▶ **PROMPT**: Return only how many lines in the data include the string "between".

▶ **SUPPLIED MATERIAL**:
Context: an optimization exercise on an open-source flow, tuned for small area and few clock cycles. The choices shown serve that exercise and are no tape-out recipe. The RTL was checked by simulation tests, not by an equivalence proof against the original design. No activity file was given, so power comes from the tool's default toggle rates. No driver is modelled on the clock port, so clocking that relies on it looks cheaper here than on a real chip.

==> sierra <==
==> flow/design.v <==
`default_nettype none
module rob_top (
  input  wire                    clk,
  input  wire                    rst,
  input  wire                    dispatch_valid,
  input  wire                    dispatch_reg_write_en,
  input  wire [5-1:0]  dispatch_reg_write_addr,
  input  wire [31:0]             dispatch_pc,
  input  wire [4-1:0]       dispatch_exc,
  output logic                   rob_full,
  output logic [3-1:0]  dispatch_tag,
  input  wire                    wb_valid,
  input  wire [3-1:0]   wb_tag,
  input  wire [32-1:0]      wb_data,
  input  wire [4-1:0]       wb_exc,
  output logic                   commit_valid,
  output logic [3-1:0]  commit_tag,
  output logic                   commit_reg_write_en,
  output logic [5-1:0] commit_reg_write_addr,
  output logic [32-1:0]     commit_data,
  output logic [31:0]            commit_pc,
  output logic [4-1:0]      commit_exc,
  output logic                   flush
);
  localparam int N  = 8;
  localparam int TW = 3;
  localparam int EW = (1 + 5 + 32);
  localparam int DW = 32;
  localparam int XW = 4;
  logic [TW-1:0] head_q;
  logic [TW-1:0] tail_q;
  logic [TW:0]   count_q;
  logic [EW-1:0] entry_q [N];
  logic [DW-1:0] data_q  [N];
  logic [N-1:0]  done_q;
  logic          fv_q;
  logic [TW-1:0] ftag_q;
  logic [XW-1:0] fcode_q;
  logic          fdec_q;
  logic [N-1:0]  head_sel;
  logic [N-1:0]  tail_sel;
  logic [N-1:0]  wb_sel;
  logic          nonempty;
  logic          head_done;
  logic          wb_hit;
  logic          fault_head;
  logic          accept;
  logic          clear;
  logic [EW-1:0] head_entry;
  logic [DW-1:0] head_data;
  always_comb begin
    for (int i = 0; i < N; i++) begin
      head_sel[i] = (head_q == TW'(i));
      tail_sel[i] = (tail_q == TW'(i));
      wb_sel[i]   = wb_valid && (wb_tag == TW'(i));
    end
  end
  always_comb begin
    head_entry = '0;
    head_data  = '0;
    for (int i = 0; i < N; i++) begin
      head_entry = head_entry | ({EW{head_sel[i]}} & entry_q[i]);
      head_data  = head_data  | ({DW{head_sel[i]}} & data_q[i]);
    end
  end
  assign nonempty   = |count_q;
  assign head_done  = |(head_sel & done_q);
  assign wb_hit     = wb_valid && (wb_tag == head_q);
  assign fault_head = fv_q && (ftag_q == head_q);
  assign commit_valid = nonempty && (head_done || wb_hit);
  assign commit_tag   = head_q;
  assign {commit_reg_write_en, commit_reg_write_addr, commit_pc} = head_entry;
  assign commit_data  = wb_hit ? wb_data : ((fault_head && fdec_q) ? '0 : head_data);
  assign commit_exc   = wb_hit ? wb_exc : (fault_head ? fcode_q : '0);
  assign flush        = commit_valid && (|commit_exc);
  assign rob_full     = count_q[TW] && !commit_valid;
  assign dispatch_tag = tail_q;
  assign accept       = dispatch_valid && !rob_full && !flush;
  assign clear        = !rst || flush;
  always_ff @(posedge clk) begin
    if (clear) begin
      head_q  <= '0;
      tail_q  <= '0;
      count_q <= '0;
    end else begin
      if (commit_valid) head_q <= head_q + 1'b1;
      if (accept)       tail_q <= tail_q + 1'b1;
      count_q <= count_q + (TW+1)'(accept) - (TW+1)'(commit_valid);
    end
  end
  always_ff @(posedge clk) begin
    for (int i = 0; i < N; i++) begin
      if (tail_sel[i] && !rob_full) entry_q[i] <= {dispatch_reg_write_en, dispatch_reg_write_addr, dispatch_pc};
      if (wb_sel[i])                data_q[i]  <= wb_data;
    end
  end
  always_ff @(posedge clk) begin
    for (int i = 0; i < N; i++) begin
      if (accept && tail_sel[i]) done_q[i] <= |dispatch_exc;
      else if (wb_sel[i])        done_q[i] <= 1'b1;
    end
  end
  logic [TW-1:0] age_wb;
  logic [TW-1:0] age_f;
  assign age_wb = wb_tag - head_q;
  assign age_f  = ftag_q - head_q;
  always_ff @(posedge clk) begin
    if (clear) begin
      fv_q <= 1'b0;
    end else if (wb_valid && (|wb_exc) && (!fv_q || age_wb < age_f)) begin
      fv_q    <= 1'b1;
      ftag_q  <= wb_tag;
      fcode_q <= wb_exc;
      fdec_q  <= 1'b0;
    end else if (!fv_q && accept && (|dispatch_exc)) begin
      fv_q    <= 1'b1;
      ftag_q  <= tail_q;
      fcode_q <= dispatch_exc;
      fdec_q  <= 1'b1;
    end
  end
endmodule
`default_nettype wire
==> flow/run.sh <==
#!/bin/bash
# synth_recipe.tcl (not shown) runs the flow's synth.tcl, then flattens the netlist and writes it again
# the make line also repeats each setting of config.mk as NAME=value (left out here)
make -C /OpenROAD-flow-scripts/flow DESIGN_CONFIG=/design/flow/config.mk WORK_HOME=/design/flow/orfs CLKGATE_MAP_FILE= SYNTH_SCRIPT=/design/flow/synth_recipe.tcl finish
==> flow/config.mk <==
export PLATFORM = sky130hd
export DESIGN_NAME = rob_top
export DESIGN_NICKNAME = rob_top
export VERILOG_FILES = /design/flow/design.v
export SDC_FILE = /design/flow/constraint.sdc
export NUM_CORES = 4
export LEC_CHECK = 0
export CAP_MARGIN = 20
export CORE_MARGIN = 2
export CORE_UTILIZATION = 40
export SLEW_MARGIN = 20
==> flow/constraint.sdc <==
create_clock -name core_clock -period 4.0 [get_ports {clk}]
set_input_delay 0.8000 -clock core_clock [delete_from_list [all_inputs] [get_ports {clk}]]
set_output_delay 0.8000 -clock core_clock [all_outputs]
set_load 0.01 [all_outputs]
==> inputs of quartz, as changes to sierra <==
--- a/flow/design.v
+++ b/flow/design.v
@@ -29,5 +29,7 @@
   localparam int XW = 4;
-  logic [TW-1:0] head_q;
-  logic [TW-1:0] tail_q;
-  logic [TW:0]   count_q;
+  logic [TW:0]   head_q;
+  logic [TW:0]   tail_q;
+  logic [TW-1:0] head_tag;
+  logic [TW-1:0] tail_tag;
+  logic          full;
   logic [EW-1:0] entry_q [N];
@@ -52,4 +54,4 @@
     for (int i = 0; i < N; i++) begin
-      head_sel[i] = (head_q == TW'(i));
-      tail_sel[i] = (tail_q == TW'(i));
+      head_sel[i] = (head_tag == TW'(i));
+      tail_sel[i] = (tail_tag == TW'(i));
       wb_sel[i]   = wb_valid && (wb_tag == TW'(i));
@@ -65,8 +67,11 @@
   end
-  assign nonempty   = |count_q;
+  assign head_tag   = head_q[TW-1:0];
+  assign tail_tag   = tail_q[TW-1:0];
+  assign nonempty   = (head_q != tail_q);
+  assign full       = (head_tag == tail_tag) && (head_q[TW] != tail_q[TW]);
   assign head_done  = |(head_sel & done_q);
-  assign wb_hit     = wb_valid && (wb_tag == head_q);
-  assign fault_head = fv_q && (ftag_q == head_q);
+  assign wb_hit     = wb_valid && (wb_tag == head_tag);
+  assign fault_head = fv_q && (ftag_q == head_tag);
   assign commit_valid = nonempty && (head_done || wb_hit);
-  assign commit_tag   = head_q;
+  assign commit_tag   = head_tag;
   assign {commit_reg_write_en, commit_reg_write_addr, commit_pc} = head_entry;
@@ -75,4 +80,4 @@
   assign flush        = commit_valid && (|commit_exc);
-  assign rob_full     = count_q[TW] && !commit_valid;
-  assign dispatch_tag = tail_q;
+  assign rob_full     = full && !commit_valid;
+  assign dispatch_tag = tail_tag;
   assign accept       = dispatch_valid && !rob_full && !flush;
@@ -83,3 +88,2 @@
       tail_q  <= '0;
-      count_q <= '0;
     end else begin
@@ -87,3 +91,2 @@
       if (accept)       tail_q <= tail_q + 1'b1;
-      count_q <= count_q + (TW+1)'(accept) - (TW+1)'(commit_valid);
     end
@@ -104,4 +107,4 @@
   logic [TW-1:0] age_f;
-  assign age_wb = wb_tag - head_q;
-  assign age_f  = ftag_q - head_q;
+  assign age_wb = wb_tag - head_tag;
+  assign age_f  = ftag_q - head_tag;
   always_ff @(posedge clk) begin
@@ -116,3 +119,3 @@
       fv_q    <= 1'b1;
-      ftag_q  <= tail_q;
+      ftag_q  <= tail_tag;
       fcode_q <= dispatch_exc;
==> flow/flow/run.sh (new file) <==
#!/bin/bash
# The standard layout (standard.sh), with these changes:
# - synthesis: the same script (synth_recipe.tcl), but ABC maps the logic with
#   flow/abc.script (area-oriented, no buffering or sizing; the resizer does
#   that after placement) in place of ORFS's abc_speed.script;
# - port buffers are the smallest buffer cell, not the delay buffer
#   buffer_ports picks by default;
# - clock tree: larger sink clusters of clkbuf_16, no dummy loads.
# The full make output is in standard.log; ORFS's per-step logs are under orfs/logs.
set -euo pipefail
here=$(pwd)
rm -rf "$here/scripts"
cp -r "$FLOW_HOME/scripts" "$here/scripts"
cp "$here/flow/abc.script" "$here/scripts/abc_speed.script"
{ echo "set ::env(SCRIPTS_DIR) $here/scripts"; cat "$here/synth_recipe.tcl"; } > "$here/own_synth.tcl"
sed -e "s#$here/synth_recipe.tcl#$here/own_synth.tcl#" standard.sh > own_standard.sh
grep -q own_synth.tcl own_standard.sh
export BUFFER_PORTS_ARGS="-buffer_cell sky130_fd_sc_hd__buf_1"
export CTS_ARGS="-sink_clustering_enable -repair_clock_nets -sink_clustering_size 30 -sink_clustering_max_diameter 100 -buf_list sky130_fd_sc_hd__clkbuf_16 -dont_use_dummy_load"
bash own_standard.sh > standard.log 2>&1
==> flow/flow/abc.script (new file) <==
&get -n
&st
&syn2
&dch
&nf -R 1000 -p -F 8 -A 4
&put
topo
stime -c
==> flow/standard.sh (new file) <==
#!/bin/bash
# synth_recipe.tcl (not shown) runs the flow's synth.tcl, then flattens the netlist and writes it again
# the make line also repeats each setting of config.mk as NAME=value (left out here)
make -C /OpenROAD-flow-scripts/flow DESIGN_CONFIG=/design/flow/config.mk WORK_HOME=/design/flow/orfs CLKGATE_MAP_FILE= SYNTH_SCRIPT=/design/flow/synth_recipe.tcl "${@:-finish}"
CAP_MARGIN = 10   (was 20)
CORE_UTILIZATION = 75   (was 40)
SLEW_MARGIN = 10   (was 20)
removed: flow/run.sh
==> summary.txt <==
Power
  – VDD IR max: 0.652 mV
  – Logic pwr share: 29.8%
  – P_sw: 4.68 mW

Timing
  – Worst Tran Pin Value: approximately 0.91 ns
  – Fin crit period: between 3 and 4 ns

Outcome
  – Status: finished clean

Route
  – Wire length on met1: 16,500 um
  – DRT Wirelength: 45,800 um

Setup path
  – Crit-path max FO: 42
  – Largest stage delay on the critical path: 0.43 ns

Global routing
  – Total global routing track utilization: 31.1%
  – GR Util met1: 43.3%

Synth
  – Mapped Area: 0.0212 mm^2
  – Top cell type's share of synthesized area: around 82%

Floorplanning
  – Core Rows: 61

Hold path
  – Hold path start: head_q[3]
-- figures above: quartz

==> summary.txt <==
Route
  – Wire length on met1: 21,800 um
  – DRT Wirelength: ~54,000 um

Placement
  – Final Wtd Congestion: ~0.76

Global routing
  – GR Util met1: 24.1%
  – Total global routing track utilization: 18.6%

Hold path
  – Hold path start: tail_q[0]

Cells and area
  – Multi-Input Combinational: 519

Floorplanning
  – Core Rows: 86

Synth
  – Synth Instances: around 1,200
  – Top cell type's share of synthesized area: 78.4%
  – Mapped Area: 0.0221 mm^2

Power
  – VDD IR max: 0.566 mV
  – Logic pwr share: between 30% and 40%

Timing
  – Fin crit period: 3.92 ns
  – Worst Tran Pin Value: 0.635 ns

Outcome
  – Status: finished clean

Setup path
  – Crit path max-delay family: buffers and inverters
  – Crit-path max FO: 19
-- figures above: sierra

Testbench counts of sierra, summed over its fixed seeds: cycles 23,465.
Testbench counts of quartz, summed over its fixed seeds: cycles 23,465.

afterwards: timing with drivers on the ports:
The results above use ideal ports. As a check the final layouts listed here were re-extracted and re-timed, cells and wires unchanged.
Step 1 (the two cells are an assumption about what drives the block):
set clk [get_ports {clk}]
set_driving_cell -lib_cell sky130_fd_sc_hd__clkbuf_16 $clk
set_driving_cell -lib_cell sky130_fd_sc_hd__buf_2 [delete_from_list [all_inputs] $clk]
Step 2 adds t to the input delays and takes it off the output delays; t is the mean of the earliest and latest rising clock arrival at the registers after step 1. Input paths then give back, and output paths get back, about the clock's delay inside the block.
Three values: no drivers, after step 1, after step 2; two values: the first two.
run	shift t [ns]	setup WS [ns]	hold slack, ns	slew at the worst register clock pin (ns)
sierra	0.664	0.083 / 0.027 / 0.079	0.551 / 0.551 / 0.551	0.06 / 0.06
quartz	0.593	0.161 / 0.110 / 0.448	0.556 / 0.542 / 0.556	0.11 / 0.11
After both steps setup and hold are still met in every run listed. The setup slack of sierra, which loses most, moves by -0.056 ns with the drivers and by -0.004 ns with both steps.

▶ **EXERCISE ANSWER**: 2